_What is required_. The lines wanted are those in the data below that include "posedge".

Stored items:
--------

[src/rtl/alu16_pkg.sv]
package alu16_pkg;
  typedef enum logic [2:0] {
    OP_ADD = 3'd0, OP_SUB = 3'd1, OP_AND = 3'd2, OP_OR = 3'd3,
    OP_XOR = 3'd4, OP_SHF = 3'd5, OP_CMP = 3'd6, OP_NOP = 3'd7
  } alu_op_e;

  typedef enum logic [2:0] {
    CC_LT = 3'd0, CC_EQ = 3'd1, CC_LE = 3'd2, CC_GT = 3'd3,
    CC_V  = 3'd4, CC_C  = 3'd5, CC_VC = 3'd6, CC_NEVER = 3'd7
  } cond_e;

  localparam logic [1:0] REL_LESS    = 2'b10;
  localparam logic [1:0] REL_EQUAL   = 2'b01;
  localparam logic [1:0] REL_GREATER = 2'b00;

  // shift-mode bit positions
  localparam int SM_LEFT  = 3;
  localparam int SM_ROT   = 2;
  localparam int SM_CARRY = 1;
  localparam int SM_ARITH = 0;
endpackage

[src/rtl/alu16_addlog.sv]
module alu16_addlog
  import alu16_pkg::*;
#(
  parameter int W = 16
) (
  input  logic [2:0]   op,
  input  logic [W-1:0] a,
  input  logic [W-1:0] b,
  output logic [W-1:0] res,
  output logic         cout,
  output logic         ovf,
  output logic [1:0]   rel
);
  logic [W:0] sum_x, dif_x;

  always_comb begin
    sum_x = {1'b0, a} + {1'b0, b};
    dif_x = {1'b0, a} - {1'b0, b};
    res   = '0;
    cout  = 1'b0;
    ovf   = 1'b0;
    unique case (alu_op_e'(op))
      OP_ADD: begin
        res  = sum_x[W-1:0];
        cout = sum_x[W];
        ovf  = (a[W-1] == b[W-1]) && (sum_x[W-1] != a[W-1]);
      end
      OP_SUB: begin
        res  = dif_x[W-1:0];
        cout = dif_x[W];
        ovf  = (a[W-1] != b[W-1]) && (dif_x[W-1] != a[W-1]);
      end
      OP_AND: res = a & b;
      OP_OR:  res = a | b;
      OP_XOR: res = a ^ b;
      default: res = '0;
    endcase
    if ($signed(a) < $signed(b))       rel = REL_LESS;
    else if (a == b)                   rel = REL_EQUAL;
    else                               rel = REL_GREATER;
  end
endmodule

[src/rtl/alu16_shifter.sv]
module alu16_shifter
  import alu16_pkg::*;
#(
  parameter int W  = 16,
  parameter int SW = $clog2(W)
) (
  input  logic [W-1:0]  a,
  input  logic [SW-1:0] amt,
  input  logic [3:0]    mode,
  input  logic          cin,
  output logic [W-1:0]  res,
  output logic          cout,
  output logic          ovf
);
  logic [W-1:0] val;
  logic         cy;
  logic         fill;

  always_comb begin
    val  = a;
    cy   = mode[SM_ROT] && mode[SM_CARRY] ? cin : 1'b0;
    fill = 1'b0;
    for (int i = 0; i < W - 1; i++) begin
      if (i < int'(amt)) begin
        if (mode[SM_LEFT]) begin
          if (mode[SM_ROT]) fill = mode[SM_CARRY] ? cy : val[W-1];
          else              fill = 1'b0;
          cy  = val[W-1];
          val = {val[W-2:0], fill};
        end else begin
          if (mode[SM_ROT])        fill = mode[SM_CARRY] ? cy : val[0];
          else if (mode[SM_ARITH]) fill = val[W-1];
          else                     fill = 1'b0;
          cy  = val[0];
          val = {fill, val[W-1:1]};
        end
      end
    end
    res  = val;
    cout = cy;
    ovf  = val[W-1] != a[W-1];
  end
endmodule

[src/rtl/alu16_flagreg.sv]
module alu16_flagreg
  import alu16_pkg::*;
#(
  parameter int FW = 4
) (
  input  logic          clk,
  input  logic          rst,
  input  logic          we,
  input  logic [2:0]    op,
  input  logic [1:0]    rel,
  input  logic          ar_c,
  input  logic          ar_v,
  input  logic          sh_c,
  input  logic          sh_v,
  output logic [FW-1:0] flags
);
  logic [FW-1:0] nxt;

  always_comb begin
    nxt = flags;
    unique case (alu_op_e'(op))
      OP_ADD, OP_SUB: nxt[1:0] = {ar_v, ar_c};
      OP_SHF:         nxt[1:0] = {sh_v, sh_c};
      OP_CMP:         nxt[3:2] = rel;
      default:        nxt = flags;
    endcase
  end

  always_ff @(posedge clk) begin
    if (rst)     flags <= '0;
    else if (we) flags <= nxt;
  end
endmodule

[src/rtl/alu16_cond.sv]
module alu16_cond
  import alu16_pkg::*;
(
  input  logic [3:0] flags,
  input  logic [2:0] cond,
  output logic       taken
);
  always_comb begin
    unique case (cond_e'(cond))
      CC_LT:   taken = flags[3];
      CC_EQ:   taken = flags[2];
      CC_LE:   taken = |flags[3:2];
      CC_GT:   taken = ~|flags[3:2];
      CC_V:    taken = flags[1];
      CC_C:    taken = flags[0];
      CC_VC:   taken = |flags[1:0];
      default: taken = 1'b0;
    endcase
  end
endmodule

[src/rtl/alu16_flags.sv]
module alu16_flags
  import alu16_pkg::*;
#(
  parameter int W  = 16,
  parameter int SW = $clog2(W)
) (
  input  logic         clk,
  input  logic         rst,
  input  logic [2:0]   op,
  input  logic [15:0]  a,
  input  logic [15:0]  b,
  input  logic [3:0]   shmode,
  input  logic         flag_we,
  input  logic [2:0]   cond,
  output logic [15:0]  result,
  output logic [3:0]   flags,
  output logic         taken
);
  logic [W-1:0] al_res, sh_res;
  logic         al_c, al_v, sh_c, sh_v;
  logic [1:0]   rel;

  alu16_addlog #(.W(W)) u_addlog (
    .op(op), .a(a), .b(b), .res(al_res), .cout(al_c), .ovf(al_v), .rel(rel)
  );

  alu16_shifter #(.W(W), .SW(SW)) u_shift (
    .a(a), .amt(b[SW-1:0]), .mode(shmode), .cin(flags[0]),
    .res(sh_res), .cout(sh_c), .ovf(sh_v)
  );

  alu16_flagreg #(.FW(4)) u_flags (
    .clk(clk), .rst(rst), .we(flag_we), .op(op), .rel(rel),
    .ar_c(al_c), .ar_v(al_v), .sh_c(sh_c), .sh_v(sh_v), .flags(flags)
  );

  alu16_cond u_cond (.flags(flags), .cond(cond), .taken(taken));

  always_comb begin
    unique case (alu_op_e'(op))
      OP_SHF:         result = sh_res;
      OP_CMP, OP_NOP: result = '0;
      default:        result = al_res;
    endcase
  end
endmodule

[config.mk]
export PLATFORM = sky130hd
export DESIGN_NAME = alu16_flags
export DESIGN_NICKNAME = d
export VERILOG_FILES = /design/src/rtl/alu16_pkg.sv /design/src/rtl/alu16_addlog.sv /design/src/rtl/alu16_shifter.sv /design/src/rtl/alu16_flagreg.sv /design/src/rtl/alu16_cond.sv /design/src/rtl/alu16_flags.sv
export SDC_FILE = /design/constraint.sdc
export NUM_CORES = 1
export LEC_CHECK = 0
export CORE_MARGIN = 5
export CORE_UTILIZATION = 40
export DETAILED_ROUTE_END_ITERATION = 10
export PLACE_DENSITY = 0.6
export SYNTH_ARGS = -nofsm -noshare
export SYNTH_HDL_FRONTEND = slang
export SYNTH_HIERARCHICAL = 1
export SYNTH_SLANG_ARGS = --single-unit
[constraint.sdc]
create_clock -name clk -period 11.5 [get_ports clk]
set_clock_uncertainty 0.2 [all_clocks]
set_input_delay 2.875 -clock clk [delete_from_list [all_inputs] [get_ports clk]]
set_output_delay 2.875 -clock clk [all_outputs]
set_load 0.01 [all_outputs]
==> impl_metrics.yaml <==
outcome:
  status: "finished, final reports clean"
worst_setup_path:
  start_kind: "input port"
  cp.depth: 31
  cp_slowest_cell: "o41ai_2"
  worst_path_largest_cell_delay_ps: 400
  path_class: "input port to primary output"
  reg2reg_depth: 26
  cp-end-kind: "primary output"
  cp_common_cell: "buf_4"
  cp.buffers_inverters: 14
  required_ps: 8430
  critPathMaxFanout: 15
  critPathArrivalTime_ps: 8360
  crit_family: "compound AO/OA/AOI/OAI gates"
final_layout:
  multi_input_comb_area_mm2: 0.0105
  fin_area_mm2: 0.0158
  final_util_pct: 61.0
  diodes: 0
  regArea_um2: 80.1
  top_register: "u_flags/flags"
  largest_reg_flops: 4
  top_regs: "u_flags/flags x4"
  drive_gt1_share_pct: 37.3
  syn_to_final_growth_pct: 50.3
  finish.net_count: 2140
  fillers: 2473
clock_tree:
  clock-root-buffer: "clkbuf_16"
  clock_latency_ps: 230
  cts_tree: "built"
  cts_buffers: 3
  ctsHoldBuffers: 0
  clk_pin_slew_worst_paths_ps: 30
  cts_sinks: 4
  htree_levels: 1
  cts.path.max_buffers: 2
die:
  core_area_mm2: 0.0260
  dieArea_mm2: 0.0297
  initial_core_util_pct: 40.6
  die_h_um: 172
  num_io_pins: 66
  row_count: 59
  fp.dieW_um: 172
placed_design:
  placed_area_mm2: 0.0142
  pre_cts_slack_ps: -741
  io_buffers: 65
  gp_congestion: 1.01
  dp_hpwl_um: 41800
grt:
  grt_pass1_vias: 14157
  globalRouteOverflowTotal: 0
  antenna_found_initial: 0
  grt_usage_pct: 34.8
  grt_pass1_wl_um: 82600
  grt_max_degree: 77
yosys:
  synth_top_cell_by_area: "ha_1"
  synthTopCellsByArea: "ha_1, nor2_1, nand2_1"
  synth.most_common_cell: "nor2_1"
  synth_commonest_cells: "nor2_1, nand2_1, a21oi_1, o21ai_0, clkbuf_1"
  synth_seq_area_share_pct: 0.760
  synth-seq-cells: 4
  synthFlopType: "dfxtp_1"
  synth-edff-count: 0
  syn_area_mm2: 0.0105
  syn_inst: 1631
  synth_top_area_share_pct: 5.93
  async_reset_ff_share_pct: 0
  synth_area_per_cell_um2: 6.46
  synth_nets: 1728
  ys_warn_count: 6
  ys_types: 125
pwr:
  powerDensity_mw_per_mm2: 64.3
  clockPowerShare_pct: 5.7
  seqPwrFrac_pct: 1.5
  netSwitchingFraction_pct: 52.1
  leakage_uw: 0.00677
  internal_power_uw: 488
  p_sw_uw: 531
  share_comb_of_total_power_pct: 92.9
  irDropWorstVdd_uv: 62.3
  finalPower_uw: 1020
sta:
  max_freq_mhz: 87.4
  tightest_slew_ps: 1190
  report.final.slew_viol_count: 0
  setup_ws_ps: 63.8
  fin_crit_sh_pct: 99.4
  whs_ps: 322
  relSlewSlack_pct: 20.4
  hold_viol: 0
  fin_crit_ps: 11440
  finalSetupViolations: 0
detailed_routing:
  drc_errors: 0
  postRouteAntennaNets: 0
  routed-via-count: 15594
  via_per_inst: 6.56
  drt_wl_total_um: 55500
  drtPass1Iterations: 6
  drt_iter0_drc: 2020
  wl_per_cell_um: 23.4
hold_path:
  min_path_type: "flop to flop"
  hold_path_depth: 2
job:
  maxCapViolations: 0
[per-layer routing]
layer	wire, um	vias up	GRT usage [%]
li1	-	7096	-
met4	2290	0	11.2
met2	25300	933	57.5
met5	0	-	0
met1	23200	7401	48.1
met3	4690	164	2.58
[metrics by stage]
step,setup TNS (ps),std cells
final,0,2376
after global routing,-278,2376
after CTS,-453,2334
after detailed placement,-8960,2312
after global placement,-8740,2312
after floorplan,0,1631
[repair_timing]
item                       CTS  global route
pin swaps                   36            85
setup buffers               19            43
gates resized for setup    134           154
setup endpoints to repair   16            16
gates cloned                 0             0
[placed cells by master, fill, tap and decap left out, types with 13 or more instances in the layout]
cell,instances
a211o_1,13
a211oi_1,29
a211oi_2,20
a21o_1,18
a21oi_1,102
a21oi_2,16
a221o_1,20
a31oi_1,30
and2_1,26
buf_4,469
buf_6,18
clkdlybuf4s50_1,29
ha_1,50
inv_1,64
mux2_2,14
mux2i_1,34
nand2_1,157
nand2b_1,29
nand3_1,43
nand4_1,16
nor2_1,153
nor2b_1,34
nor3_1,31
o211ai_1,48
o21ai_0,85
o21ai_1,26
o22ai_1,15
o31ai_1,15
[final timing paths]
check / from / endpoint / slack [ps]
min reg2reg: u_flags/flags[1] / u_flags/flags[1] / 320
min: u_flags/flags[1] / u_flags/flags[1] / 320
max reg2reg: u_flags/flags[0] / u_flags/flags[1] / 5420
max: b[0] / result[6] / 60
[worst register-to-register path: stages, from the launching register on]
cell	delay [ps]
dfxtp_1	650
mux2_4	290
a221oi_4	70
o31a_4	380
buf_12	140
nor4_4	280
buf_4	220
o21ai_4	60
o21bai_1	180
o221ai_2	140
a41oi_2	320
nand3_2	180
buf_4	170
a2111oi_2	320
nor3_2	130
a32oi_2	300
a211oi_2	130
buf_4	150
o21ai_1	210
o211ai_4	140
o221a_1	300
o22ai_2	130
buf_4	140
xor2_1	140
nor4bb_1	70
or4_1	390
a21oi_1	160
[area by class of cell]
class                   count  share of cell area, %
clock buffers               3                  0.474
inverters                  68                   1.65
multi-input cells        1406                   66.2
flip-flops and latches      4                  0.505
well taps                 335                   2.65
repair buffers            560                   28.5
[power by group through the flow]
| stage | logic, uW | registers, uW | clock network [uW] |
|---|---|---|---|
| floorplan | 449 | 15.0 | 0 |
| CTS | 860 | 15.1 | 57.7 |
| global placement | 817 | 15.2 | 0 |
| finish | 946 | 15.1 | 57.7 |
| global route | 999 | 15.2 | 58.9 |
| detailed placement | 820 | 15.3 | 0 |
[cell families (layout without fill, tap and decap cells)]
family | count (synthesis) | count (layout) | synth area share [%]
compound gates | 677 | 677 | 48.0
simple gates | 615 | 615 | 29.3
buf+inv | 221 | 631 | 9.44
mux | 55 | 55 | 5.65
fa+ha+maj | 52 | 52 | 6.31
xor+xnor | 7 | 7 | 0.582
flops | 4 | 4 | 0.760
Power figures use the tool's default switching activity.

--------

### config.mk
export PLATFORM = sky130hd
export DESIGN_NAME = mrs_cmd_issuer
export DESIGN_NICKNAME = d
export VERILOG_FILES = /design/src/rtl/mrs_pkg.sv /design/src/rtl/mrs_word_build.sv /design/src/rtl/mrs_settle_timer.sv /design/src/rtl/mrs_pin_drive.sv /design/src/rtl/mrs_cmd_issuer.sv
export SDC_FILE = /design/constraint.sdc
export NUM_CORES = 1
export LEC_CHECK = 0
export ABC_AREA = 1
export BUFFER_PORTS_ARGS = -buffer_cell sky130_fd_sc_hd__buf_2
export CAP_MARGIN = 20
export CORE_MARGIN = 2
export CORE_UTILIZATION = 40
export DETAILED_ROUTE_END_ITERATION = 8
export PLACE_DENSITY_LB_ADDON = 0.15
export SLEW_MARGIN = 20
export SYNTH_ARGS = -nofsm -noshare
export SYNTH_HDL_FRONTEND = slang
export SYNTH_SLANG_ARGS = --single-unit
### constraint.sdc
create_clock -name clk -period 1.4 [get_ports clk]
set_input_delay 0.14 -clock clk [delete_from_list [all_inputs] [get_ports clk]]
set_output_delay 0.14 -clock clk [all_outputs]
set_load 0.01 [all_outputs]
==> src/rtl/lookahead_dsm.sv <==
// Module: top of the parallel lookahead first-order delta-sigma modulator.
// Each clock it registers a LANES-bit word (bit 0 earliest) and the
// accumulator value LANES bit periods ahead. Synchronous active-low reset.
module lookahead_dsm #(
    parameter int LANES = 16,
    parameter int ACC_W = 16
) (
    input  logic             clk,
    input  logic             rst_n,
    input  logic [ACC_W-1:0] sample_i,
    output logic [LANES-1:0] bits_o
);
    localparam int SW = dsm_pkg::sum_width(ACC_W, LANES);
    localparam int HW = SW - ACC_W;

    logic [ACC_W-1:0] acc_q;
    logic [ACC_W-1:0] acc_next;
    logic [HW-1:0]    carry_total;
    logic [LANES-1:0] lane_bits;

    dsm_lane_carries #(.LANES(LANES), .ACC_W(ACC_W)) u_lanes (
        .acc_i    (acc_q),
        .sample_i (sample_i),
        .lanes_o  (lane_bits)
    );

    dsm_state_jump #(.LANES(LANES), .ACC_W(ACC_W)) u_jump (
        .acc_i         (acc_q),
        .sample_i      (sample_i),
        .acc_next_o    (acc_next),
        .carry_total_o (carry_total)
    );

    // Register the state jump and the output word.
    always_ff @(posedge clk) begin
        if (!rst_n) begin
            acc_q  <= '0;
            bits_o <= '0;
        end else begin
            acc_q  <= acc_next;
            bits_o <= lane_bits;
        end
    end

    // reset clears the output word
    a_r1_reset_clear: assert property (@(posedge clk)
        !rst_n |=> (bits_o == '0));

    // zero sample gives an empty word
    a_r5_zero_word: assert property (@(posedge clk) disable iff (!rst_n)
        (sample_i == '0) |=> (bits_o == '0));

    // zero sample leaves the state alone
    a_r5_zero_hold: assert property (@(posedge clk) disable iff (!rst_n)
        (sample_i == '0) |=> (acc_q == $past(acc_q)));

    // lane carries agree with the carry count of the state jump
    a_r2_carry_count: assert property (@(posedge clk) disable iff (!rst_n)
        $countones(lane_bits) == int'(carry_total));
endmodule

--------

_Reply to the exercise_.
  always_ff @(posedge clk) begin
    always_ff @(posedge clk) begin
    a_r1_reset_clear: assert property (@(posedge clk)
    a_r5_zero_word: assert property (@(posedge clk) disable iff (!rst_n)
    a_r5_zero_hold: assert property (@(posedge clk) disable iff (!rst_n)
    a_r2_carry_count: assert property (@(posedge clk) disable iff (!rst_n)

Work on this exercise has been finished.